## Task requirements:
Below are some entries. Repeat exactly the lines from the one with "-- run 2: metrics" through the one with "-- run 2: report_power, final", and only those.

(Items from a dataset)
· · · · ·
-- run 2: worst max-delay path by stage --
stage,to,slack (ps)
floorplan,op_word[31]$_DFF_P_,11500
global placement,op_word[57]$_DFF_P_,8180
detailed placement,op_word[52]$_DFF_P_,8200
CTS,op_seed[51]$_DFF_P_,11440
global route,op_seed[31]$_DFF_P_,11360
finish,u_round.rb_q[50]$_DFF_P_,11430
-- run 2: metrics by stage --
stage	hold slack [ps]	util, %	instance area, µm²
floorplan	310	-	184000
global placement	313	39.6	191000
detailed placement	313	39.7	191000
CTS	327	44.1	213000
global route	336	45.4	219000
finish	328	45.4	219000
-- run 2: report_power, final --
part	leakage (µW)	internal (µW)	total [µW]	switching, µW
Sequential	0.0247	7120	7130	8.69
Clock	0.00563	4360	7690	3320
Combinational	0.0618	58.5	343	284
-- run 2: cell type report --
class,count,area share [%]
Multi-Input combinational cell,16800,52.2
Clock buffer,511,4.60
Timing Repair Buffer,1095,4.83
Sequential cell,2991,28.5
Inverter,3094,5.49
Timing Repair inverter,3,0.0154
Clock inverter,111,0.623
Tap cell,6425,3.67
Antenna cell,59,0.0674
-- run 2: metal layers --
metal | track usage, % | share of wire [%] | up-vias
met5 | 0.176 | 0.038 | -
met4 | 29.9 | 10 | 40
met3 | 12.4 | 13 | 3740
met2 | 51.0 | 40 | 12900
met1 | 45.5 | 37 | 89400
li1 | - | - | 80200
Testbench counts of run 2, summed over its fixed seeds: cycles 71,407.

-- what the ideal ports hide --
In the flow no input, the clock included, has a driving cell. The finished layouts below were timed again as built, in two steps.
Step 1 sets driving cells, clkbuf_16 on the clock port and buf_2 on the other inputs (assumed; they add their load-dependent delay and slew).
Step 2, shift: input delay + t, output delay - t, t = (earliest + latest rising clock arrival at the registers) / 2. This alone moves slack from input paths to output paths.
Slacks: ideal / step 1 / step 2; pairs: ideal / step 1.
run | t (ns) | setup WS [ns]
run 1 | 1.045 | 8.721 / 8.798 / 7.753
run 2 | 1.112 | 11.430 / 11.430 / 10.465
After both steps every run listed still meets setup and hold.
· · · · ·
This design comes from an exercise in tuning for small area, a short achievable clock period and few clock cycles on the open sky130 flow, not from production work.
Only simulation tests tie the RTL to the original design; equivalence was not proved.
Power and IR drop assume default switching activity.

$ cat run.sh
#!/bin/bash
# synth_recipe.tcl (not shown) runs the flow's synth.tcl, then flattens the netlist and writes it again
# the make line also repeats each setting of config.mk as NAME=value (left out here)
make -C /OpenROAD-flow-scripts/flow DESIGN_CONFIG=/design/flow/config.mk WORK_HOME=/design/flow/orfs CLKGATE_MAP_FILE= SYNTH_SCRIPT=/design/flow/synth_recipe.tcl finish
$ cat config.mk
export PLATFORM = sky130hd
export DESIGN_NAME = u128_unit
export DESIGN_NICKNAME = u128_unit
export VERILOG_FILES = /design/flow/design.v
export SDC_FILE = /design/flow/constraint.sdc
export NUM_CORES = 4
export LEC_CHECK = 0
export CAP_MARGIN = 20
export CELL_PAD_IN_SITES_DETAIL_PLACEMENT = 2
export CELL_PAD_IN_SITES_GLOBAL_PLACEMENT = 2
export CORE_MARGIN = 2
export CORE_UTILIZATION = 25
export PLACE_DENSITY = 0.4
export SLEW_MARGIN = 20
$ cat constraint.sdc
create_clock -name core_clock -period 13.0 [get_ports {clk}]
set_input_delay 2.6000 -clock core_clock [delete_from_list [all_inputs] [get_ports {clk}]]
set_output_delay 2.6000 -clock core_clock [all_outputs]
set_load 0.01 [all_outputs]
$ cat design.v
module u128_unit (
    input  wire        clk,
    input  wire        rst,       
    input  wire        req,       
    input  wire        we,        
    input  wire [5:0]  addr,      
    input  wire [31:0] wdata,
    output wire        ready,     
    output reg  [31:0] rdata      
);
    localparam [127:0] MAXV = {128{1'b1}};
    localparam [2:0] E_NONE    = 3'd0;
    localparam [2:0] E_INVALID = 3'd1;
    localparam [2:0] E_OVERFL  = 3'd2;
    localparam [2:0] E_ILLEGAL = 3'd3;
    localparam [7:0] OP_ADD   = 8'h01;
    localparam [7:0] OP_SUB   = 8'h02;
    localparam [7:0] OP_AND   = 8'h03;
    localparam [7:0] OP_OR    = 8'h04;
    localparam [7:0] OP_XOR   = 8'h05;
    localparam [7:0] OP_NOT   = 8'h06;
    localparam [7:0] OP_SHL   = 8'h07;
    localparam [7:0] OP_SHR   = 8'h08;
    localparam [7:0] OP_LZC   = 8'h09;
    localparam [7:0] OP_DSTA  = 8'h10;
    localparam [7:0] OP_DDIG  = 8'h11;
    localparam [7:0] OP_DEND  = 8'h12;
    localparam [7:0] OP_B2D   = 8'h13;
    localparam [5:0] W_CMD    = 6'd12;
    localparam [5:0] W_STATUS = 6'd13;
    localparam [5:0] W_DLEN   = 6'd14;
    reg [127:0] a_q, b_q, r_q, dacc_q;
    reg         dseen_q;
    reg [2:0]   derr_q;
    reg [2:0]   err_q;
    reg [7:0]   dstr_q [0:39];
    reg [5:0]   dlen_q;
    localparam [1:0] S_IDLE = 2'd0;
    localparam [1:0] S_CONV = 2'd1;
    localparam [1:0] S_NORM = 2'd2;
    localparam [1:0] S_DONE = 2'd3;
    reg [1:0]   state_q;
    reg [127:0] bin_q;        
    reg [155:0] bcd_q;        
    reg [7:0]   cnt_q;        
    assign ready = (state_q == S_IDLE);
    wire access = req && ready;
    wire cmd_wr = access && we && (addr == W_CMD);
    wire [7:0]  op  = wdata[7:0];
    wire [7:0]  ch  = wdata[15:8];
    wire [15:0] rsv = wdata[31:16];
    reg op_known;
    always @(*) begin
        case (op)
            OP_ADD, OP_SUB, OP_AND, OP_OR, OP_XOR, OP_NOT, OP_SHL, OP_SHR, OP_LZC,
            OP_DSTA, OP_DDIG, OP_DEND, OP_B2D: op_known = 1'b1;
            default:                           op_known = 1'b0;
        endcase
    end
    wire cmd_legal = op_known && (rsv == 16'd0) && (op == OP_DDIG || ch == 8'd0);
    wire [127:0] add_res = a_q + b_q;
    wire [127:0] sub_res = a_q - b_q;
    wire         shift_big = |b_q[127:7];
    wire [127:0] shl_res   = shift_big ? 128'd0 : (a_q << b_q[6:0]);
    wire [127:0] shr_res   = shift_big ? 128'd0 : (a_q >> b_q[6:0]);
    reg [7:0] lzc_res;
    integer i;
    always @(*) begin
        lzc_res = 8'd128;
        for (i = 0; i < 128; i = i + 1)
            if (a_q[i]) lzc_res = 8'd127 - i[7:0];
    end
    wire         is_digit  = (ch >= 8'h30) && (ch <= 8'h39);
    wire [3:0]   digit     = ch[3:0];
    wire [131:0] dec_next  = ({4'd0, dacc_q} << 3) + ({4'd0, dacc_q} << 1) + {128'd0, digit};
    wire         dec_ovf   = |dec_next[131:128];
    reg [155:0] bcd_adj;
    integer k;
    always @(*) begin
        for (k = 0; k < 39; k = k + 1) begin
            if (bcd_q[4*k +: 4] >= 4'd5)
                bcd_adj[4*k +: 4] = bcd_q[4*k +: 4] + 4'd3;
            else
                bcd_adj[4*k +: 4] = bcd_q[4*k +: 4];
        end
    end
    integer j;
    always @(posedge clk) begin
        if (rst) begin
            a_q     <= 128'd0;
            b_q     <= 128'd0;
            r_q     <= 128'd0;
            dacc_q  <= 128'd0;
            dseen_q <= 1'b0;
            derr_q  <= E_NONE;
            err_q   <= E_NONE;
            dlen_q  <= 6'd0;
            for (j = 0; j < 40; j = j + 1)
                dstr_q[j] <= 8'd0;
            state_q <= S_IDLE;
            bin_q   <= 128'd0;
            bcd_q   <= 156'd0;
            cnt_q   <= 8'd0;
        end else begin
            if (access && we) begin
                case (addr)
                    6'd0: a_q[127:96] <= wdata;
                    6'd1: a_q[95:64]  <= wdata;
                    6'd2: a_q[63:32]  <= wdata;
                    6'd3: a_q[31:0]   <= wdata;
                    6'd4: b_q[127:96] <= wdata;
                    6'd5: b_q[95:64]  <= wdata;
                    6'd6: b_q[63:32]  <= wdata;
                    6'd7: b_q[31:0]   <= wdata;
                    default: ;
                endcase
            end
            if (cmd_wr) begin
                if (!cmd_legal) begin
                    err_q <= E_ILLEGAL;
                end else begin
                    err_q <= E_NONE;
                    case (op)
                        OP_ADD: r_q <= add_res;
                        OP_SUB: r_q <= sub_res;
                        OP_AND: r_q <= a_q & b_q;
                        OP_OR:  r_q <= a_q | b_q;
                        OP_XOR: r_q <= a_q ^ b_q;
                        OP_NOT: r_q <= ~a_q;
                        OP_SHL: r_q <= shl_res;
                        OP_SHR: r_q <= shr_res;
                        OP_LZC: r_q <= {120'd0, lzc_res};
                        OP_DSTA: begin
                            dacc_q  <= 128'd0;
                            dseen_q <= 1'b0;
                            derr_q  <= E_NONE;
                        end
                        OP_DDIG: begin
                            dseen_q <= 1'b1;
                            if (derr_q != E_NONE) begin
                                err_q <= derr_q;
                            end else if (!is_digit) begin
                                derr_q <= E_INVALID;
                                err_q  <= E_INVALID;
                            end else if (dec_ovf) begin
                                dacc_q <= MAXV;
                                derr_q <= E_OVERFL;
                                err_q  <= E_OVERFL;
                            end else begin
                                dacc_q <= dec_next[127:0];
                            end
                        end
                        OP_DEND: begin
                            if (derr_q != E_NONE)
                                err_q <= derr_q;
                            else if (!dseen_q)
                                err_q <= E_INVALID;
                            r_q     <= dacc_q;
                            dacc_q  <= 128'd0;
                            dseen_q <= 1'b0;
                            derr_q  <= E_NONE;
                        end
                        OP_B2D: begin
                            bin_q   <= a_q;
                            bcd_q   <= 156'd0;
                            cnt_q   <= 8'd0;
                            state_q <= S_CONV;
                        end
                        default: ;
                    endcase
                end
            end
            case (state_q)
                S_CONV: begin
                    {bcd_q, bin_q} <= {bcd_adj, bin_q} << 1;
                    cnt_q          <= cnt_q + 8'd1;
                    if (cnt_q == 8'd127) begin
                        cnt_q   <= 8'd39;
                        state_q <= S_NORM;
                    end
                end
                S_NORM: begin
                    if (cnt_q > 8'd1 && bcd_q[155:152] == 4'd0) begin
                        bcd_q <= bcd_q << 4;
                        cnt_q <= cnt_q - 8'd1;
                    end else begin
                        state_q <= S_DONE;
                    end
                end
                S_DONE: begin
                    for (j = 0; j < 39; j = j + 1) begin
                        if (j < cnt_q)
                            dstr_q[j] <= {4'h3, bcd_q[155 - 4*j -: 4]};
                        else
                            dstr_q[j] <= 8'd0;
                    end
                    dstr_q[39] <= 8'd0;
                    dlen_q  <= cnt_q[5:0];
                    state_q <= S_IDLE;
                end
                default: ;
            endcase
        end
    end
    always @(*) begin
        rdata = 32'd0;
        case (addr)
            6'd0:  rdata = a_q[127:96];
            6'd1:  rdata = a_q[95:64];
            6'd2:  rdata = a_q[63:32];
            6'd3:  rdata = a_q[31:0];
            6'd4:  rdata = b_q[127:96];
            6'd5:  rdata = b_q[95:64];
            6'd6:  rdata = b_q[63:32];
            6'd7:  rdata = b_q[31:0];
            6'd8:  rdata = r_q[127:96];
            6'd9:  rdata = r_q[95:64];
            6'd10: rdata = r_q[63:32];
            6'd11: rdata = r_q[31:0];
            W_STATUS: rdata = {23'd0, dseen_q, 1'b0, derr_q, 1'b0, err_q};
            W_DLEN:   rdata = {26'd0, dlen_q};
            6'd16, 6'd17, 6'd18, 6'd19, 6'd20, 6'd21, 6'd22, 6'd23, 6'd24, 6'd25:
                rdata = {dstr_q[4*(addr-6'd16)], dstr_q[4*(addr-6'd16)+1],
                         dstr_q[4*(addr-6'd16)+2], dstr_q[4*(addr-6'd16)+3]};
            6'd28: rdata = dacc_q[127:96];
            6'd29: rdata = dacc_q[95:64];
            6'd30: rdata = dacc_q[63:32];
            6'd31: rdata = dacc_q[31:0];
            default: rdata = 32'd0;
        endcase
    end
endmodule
· · · · ·
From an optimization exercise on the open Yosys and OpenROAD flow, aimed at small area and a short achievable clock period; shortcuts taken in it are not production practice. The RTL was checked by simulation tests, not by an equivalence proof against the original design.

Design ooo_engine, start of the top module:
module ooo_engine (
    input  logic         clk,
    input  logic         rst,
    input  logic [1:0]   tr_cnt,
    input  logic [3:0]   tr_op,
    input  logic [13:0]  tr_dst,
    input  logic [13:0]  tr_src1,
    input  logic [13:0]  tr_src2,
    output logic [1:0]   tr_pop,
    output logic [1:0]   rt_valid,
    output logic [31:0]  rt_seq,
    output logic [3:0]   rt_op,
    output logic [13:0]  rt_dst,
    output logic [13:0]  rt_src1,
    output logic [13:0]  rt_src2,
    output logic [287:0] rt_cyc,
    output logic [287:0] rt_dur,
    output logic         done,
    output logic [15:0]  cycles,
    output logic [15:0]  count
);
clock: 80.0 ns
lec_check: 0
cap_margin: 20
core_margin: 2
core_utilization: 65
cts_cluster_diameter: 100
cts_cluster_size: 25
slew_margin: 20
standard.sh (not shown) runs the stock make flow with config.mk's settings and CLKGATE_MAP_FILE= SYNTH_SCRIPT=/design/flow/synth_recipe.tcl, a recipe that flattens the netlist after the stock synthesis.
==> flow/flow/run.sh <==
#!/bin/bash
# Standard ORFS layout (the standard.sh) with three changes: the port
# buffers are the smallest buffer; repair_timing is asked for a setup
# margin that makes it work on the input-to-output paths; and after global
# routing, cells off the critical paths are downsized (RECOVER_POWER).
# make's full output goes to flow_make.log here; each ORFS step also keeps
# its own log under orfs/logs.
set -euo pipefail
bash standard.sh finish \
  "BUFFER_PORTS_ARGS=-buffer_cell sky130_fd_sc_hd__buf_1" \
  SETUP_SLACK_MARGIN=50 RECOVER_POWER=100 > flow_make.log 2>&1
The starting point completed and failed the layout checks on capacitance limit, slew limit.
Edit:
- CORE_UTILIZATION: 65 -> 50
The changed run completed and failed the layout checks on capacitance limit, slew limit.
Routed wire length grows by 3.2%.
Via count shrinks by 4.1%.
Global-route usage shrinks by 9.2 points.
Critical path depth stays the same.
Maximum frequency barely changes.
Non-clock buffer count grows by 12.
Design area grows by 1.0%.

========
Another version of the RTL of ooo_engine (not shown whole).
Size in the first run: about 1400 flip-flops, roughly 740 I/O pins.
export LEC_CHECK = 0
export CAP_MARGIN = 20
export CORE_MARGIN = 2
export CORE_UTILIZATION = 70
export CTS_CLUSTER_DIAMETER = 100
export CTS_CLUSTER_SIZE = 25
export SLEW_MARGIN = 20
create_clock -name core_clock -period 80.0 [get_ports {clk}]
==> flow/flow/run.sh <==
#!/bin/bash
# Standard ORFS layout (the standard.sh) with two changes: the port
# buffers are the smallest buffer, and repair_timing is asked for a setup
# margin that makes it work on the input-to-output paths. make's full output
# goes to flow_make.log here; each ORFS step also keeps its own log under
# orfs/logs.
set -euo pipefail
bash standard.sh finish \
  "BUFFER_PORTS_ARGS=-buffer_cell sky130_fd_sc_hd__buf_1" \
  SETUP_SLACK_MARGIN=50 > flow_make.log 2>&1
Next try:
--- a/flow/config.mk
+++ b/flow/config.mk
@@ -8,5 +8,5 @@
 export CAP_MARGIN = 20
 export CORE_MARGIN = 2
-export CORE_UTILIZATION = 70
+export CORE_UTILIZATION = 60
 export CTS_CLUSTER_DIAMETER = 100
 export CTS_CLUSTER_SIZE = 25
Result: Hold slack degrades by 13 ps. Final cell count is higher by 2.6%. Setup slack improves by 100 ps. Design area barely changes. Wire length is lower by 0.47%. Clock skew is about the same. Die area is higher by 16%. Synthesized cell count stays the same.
· · · · ·
## Exercise answer:
-- run 2: metrics by stage --
stage	hold slack [ps]	util, %	instance area, µm²
floorplan	310	-	184000
global placement	313	39.6	191000
detailed placement	313	39.7	191000
CTS	327	44.1	213000
global route	336	45.4	219000
finish	328	45.4	219000
-- run 2: report_power, final --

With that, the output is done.